'''

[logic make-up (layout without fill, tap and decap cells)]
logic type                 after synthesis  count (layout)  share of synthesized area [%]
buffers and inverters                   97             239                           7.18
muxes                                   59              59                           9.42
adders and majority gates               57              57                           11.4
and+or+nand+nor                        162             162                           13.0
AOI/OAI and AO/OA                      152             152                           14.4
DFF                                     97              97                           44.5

'''
'''

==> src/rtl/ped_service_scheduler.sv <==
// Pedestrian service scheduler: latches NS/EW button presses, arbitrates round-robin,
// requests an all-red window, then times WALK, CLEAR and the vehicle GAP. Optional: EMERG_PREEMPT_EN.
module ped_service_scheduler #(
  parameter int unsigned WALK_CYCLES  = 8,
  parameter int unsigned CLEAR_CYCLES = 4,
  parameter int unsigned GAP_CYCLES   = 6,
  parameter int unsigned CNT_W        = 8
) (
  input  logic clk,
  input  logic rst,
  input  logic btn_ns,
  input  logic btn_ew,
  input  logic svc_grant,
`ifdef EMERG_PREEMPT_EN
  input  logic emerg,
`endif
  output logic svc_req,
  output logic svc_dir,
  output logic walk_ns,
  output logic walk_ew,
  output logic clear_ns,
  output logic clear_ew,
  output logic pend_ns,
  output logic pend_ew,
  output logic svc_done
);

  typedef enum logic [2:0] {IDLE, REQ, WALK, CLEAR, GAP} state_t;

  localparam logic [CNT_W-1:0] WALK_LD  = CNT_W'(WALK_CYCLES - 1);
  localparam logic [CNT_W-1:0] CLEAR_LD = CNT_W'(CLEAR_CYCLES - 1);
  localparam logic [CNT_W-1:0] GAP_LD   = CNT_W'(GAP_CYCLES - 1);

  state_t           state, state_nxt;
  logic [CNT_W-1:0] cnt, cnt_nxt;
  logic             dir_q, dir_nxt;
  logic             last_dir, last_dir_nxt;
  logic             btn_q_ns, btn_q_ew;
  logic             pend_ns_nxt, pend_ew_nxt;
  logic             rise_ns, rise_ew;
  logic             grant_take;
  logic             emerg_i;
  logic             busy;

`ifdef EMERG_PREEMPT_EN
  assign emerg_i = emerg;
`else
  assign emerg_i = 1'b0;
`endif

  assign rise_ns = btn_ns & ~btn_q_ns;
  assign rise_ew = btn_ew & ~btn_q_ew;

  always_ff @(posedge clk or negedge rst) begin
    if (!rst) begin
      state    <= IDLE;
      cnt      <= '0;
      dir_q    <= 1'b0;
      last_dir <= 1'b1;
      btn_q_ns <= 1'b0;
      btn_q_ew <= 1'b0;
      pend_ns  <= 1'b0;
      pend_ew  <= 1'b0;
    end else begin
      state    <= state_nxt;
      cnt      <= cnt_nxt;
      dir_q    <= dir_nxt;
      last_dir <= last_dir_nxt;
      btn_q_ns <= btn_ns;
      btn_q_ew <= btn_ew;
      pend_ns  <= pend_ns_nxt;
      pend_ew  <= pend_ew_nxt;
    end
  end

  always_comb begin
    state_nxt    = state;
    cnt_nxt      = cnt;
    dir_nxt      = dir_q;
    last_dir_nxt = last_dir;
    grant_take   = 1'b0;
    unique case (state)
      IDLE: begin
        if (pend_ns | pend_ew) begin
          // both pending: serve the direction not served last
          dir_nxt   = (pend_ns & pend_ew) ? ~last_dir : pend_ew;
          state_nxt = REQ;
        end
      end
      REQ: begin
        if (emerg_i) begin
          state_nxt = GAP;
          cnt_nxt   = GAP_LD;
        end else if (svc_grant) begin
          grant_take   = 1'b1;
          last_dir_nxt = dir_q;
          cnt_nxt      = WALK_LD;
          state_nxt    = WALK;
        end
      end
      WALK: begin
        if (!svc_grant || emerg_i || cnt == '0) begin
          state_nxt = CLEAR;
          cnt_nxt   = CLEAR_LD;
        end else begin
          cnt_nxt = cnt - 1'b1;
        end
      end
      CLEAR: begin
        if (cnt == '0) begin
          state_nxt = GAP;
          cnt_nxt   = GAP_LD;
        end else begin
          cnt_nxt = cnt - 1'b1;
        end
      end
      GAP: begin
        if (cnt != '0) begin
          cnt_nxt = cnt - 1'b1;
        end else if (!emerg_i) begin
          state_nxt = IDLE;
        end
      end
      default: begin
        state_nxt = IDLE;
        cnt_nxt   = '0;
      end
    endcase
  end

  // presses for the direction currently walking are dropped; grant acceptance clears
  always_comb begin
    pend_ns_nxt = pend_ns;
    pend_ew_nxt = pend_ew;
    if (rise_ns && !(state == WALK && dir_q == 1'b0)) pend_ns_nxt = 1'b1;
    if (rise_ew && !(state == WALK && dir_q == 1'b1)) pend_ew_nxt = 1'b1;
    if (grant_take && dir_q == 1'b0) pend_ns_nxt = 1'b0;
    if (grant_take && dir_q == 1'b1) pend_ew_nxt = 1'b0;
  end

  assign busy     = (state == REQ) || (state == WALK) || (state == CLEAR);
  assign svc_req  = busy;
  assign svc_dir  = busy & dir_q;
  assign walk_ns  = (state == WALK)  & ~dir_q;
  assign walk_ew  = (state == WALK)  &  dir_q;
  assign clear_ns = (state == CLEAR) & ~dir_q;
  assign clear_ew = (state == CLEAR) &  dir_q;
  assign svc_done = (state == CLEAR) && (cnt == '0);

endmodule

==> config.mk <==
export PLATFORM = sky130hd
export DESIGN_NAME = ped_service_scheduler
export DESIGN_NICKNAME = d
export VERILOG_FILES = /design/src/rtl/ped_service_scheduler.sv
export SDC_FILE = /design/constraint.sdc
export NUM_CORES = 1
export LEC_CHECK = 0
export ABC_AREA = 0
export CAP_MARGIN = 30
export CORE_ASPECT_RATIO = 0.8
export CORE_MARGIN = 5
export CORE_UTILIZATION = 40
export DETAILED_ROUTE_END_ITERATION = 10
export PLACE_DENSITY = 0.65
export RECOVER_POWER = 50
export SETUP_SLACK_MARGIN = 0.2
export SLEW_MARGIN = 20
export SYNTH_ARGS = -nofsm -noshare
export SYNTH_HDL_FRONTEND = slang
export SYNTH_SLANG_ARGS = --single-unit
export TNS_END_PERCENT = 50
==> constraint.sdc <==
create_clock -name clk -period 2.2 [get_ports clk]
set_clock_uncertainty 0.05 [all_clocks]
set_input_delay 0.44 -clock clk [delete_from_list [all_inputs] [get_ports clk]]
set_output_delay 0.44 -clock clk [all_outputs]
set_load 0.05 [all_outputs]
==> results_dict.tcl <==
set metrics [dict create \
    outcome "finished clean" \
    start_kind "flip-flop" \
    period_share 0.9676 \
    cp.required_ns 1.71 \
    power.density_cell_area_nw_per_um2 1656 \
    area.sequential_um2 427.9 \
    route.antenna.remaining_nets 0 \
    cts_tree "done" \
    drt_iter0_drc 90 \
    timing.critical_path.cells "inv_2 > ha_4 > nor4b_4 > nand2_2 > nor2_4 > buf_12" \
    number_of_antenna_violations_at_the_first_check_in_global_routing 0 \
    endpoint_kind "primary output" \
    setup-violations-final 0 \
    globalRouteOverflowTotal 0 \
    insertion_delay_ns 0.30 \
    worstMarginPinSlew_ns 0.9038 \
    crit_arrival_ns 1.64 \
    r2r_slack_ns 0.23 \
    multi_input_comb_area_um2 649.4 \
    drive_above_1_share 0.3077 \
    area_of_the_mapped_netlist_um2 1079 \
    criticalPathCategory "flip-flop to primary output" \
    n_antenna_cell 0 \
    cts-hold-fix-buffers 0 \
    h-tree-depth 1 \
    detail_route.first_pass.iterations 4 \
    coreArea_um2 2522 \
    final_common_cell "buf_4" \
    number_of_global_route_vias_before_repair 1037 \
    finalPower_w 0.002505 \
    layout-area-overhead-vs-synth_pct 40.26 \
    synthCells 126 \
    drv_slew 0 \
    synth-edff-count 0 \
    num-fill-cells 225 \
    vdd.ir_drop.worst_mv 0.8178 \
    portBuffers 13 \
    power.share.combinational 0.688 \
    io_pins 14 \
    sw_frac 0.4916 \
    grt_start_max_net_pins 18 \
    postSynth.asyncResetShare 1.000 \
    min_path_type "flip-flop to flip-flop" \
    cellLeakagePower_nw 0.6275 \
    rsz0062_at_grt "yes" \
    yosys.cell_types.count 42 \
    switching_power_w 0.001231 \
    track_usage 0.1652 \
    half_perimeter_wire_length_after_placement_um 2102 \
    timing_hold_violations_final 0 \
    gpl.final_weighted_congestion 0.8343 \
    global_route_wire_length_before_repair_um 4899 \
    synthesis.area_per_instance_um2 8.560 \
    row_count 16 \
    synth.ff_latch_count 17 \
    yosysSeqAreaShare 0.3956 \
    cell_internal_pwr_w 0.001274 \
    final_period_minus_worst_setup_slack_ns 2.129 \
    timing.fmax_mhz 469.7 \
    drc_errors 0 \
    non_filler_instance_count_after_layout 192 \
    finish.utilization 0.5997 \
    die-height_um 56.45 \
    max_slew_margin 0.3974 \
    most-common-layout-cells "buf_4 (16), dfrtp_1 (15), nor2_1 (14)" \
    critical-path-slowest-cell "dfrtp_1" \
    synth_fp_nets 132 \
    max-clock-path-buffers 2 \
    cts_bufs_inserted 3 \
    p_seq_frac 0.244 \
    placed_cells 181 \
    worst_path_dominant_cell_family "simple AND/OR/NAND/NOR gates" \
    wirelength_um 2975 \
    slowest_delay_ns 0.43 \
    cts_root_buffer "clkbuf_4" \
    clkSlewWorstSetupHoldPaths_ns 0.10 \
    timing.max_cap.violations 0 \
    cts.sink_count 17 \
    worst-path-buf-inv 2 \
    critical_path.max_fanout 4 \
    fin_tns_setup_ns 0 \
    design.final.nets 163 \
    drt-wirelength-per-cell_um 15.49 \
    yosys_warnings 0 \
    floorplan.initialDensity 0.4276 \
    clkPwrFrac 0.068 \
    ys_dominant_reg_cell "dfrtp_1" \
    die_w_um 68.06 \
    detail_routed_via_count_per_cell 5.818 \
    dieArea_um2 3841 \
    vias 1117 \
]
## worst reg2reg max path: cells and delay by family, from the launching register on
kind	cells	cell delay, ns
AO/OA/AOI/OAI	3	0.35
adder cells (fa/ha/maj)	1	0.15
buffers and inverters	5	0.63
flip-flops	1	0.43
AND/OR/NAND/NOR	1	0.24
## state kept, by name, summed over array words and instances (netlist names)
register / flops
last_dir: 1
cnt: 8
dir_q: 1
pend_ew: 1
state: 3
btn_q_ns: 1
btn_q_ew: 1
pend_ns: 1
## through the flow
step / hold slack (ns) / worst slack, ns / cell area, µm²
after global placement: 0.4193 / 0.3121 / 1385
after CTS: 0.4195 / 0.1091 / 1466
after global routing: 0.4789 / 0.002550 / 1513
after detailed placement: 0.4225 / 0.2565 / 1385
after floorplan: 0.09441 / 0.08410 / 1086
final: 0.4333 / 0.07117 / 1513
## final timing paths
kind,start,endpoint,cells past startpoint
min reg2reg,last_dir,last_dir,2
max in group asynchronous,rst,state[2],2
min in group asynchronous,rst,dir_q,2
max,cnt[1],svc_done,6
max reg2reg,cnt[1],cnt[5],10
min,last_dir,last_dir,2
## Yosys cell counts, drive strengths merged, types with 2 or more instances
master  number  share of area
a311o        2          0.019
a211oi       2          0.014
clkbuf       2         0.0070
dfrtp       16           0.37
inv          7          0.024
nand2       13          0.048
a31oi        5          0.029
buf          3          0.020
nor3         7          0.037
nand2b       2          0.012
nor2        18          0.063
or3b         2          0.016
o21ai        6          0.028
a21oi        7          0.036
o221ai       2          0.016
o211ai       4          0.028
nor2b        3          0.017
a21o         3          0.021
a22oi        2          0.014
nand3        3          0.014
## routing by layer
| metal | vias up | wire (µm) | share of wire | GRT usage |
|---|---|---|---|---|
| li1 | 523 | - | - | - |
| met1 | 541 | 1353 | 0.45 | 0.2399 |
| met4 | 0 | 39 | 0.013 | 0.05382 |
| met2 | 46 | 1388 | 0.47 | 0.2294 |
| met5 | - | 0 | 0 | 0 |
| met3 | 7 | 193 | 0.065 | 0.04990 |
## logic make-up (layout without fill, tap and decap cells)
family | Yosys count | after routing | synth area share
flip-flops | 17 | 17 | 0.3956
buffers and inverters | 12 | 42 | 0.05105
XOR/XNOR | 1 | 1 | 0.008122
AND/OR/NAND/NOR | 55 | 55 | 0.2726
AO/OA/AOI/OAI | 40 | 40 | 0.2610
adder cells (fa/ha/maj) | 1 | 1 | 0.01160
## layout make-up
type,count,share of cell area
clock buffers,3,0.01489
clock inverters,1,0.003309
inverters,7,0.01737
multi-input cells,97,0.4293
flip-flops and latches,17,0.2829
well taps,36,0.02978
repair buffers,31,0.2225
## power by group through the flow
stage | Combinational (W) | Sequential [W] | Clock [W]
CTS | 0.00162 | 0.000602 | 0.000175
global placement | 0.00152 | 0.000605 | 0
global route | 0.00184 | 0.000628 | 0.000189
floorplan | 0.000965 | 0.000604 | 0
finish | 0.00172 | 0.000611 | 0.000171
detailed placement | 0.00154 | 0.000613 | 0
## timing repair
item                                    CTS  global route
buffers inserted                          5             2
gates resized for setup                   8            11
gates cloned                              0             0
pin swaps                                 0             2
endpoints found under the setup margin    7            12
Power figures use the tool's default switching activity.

'''

**Task to carry out:** Word for word, restate the lines above from the line containing "adders and majority" through the line containing "AOI/OAI and AO/OA", with both included and nothing else.

**Response to this exercise:**
adders and majority gates               57              57                           11.4
and+or+nand+nor                        162             162                           13.0
AOI/OAI and AO/OA                      152             152                           14.4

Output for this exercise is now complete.